*Aim of the task*
Write out every line below that contains "zero".
━━━━━━━━━━━━━━━━
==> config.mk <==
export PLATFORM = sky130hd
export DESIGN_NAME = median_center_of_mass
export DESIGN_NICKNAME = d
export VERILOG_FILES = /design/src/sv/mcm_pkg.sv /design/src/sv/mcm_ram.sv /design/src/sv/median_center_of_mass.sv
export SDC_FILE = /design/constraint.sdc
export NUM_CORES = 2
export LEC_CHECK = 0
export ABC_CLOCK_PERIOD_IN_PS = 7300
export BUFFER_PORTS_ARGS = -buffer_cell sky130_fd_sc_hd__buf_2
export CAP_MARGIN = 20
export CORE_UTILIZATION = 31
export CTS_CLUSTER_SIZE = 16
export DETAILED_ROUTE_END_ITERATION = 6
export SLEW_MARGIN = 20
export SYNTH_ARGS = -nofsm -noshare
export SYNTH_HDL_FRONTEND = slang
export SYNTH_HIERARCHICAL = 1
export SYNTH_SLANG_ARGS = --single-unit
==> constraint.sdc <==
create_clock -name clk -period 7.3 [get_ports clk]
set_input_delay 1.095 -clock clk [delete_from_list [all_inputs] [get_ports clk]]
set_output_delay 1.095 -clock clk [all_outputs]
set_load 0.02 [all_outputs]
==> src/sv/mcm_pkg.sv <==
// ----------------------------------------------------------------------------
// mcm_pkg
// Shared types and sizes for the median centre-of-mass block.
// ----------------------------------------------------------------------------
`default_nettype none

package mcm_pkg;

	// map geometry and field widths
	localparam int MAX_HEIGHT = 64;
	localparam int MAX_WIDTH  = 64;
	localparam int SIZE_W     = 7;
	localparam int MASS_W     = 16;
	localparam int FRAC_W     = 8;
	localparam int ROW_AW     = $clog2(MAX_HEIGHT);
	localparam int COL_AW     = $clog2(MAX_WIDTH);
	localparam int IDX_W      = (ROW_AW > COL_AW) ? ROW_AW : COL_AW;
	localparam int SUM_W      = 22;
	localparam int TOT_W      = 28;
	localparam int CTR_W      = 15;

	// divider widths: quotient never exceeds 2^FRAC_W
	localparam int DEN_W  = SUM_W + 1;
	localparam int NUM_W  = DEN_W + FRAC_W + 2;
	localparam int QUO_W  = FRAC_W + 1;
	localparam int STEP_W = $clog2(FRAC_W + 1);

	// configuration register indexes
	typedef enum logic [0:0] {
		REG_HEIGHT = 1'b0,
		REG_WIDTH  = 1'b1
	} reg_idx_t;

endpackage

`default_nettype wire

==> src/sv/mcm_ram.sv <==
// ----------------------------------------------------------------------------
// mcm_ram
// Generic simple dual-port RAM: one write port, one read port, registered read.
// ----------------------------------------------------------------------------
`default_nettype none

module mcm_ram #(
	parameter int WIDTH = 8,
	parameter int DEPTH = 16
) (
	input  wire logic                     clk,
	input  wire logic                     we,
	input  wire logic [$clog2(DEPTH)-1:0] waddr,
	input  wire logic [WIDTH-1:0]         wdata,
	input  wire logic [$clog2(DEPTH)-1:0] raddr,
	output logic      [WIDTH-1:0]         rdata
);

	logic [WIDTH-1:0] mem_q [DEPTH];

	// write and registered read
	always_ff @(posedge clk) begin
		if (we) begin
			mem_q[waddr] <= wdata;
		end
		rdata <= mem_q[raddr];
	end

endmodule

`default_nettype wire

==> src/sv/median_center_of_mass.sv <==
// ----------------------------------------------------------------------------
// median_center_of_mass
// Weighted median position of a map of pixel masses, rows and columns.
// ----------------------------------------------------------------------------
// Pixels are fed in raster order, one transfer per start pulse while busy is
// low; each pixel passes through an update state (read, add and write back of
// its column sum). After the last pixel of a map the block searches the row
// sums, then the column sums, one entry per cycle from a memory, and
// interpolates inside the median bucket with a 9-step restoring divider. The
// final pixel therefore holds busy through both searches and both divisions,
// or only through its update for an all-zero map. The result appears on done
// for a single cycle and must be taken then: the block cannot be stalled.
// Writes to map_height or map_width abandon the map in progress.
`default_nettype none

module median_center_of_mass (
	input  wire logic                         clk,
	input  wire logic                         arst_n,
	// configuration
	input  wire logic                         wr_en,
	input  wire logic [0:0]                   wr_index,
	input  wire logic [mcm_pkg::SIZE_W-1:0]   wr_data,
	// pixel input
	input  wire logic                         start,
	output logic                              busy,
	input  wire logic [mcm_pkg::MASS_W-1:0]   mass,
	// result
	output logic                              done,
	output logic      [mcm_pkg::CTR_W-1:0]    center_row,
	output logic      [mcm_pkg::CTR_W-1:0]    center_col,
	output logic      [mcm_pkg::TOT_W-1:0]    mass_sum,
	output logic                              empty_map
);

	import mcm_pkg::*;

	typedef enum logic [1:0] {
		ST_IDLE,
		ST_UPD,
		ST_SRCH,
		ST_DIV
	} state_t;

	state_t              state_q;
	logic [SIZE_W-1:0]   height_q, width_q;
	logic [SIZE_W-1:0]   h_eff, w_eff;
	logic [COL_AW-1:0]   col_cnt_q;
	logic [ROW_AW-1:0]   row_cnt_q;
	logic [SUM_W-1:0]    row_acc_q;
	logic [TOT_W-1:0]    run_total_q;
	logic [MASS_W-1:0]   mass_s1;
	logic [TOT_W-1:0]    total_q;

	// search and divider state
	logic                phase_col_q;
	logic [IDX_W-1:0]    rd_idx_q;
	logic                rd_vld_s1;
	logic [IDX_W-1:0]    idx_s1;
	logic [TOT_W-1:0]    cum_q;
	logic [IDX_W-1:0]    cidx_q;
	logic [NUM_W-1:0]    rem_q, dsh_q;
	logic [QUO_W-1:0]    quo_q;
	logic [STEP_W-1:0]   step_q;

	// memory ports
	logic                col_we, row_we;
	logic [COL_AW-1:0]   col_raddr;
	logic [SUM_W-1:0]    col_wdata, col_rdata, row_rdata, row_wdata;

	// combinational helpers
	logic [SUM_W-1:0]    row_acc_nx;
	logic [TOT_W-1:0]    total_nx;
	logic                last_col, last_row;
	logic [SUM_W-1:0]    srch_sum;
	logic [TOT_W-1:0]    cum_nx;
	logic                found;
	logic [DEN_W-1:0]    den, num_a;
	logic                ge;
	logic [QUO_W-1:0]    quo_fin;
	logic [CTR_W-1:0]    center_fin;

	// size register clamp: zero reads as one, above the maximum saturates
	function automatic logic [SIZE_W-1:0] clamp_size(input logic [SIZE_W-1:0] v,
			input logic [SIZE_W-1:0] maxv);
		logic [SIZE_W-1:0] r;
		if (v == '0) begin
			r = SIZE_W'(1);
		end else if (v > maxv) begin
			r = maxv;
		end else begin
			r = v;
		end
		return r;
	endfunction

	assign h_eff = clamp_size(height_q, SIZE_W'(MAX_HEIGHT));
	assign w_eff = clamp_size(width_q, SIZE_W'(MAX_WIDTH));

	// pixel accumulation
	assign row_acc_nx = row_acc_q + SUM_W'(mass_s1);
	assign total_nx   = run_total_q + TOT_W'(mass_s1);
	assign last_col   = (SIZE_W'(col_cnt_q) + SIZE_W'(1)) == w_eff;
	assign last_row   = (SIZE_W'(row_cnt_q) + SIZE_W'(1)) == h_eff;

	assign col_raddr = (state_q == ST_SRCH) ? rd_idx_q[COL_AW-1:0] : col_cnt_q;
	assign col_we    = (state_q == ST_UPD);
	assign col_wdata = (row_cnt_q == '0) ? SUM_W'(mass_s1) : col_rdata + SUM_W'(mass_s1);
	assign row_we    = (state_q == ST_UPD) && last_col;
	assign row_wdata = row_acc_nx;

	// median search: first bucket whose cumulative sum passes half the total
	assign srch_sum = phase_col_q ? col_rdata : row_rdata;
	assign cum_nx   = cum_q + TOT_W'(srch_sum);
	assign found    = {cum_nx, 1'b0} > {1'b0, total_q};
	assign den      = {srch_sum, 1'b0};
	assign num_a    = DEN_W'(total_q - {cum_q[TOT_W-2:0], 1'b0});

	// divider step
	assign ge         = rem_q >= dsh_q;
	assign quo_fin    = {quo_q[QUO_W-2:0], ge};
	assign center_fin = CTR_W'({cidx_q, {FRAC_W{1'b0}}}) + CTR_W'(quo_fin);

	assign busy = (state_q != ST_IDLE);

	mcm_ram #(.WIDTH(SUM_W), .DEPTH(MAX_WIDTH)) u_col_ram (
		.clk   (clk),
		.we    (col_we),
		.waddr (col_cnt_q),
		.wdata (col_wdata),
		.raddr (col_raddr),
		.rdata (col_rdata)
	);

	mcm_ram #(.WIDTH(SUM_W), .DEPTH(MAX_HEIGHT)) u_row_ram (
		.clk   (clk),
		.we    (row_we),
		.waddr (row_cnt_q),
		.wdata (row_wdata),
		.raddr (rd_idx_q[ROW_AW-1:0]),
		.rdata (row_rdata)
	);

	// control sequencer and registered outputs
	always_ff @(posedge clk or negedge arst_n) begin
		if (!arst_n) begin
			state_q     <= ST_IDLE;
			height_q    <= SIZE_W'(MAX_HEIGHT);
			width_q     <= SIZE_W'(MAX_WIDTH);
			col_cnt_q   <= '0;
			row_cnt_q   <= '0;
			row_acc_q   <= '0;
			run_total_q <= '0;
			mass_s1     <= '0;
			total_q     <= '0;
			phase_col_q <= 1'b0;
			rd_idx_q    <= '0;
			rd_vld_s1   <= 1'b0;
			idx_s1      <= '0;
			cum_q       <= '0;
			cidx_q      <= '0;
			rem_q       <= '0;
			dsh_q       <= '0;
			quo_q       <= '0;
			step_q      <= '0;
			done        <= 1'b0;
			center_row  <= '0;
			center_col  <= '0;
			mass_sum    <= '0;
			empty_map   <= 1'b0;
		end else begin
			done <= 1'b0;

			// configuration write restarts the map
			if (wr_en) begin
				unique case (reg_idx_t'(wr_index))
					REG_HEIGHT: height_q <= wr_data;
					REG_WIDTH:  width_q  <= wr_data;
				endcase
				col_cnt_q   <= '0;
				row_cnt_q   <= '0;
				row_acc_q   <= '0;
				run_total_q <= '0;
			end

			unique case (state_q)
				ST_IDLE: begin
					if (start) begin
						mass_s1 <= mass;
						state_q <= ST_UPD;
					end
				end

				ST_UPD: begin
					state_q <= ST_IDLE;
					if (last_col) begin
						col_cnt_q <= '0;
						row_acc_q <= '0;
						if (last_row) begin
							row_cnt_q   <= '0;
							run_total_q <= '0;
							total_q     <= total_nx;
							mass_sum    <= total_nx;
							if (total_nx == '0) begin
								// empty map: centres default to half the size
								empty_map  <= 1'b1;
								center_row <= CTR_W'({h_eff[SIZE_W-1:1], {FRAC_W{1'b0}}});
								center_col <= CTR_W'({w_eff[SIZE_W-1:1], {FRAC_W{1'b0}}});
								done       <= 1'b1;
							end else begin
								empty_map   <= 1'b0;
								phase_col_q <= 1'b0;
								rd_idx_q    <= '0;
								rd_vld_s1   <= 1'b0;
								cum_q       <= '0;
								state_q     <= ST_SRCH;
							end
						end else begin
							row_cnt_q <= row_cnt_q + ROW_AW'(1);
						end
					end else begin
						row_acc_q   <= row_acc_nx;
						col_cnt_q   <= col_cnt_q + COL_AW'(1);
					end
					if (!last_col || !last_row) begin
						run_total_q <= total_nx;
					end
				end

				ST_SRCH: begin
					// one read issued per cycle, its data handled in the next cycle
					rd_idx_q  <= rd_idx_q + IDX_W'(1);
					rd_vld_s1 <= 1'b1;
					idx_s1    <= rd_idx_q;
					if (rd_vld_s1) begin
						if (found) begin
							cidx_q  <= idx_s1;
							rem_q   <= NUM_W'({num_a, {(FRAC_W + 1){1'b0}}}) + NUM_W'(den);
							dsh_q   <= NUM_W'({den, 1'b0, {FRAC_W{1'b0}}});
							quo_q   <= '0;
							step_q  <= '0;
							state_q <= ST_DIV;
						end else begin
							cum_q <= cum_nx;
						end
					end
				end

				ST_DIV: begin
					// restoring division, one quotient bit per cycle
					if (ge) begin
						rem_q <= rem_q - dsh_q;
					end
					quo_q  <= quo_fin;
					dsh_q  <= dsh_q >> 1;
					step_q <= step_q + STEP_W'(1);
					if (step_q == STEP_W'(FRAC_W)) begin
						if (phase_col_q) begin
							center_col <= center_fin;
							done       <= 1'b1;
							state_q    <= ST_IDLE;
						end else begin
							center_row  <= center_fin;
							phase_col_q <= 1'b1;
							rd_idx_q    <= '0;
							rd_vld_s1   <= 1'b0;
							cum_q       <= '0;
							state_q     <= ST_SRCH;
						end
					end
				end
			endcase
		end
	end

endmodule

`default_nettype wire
━━━━━━━━━━━━━━━━
*Response for this exercise*
// or only through its update for an all-zero map. The result appears on done
	// size register clamp: zero reads as one, above the maximum saturates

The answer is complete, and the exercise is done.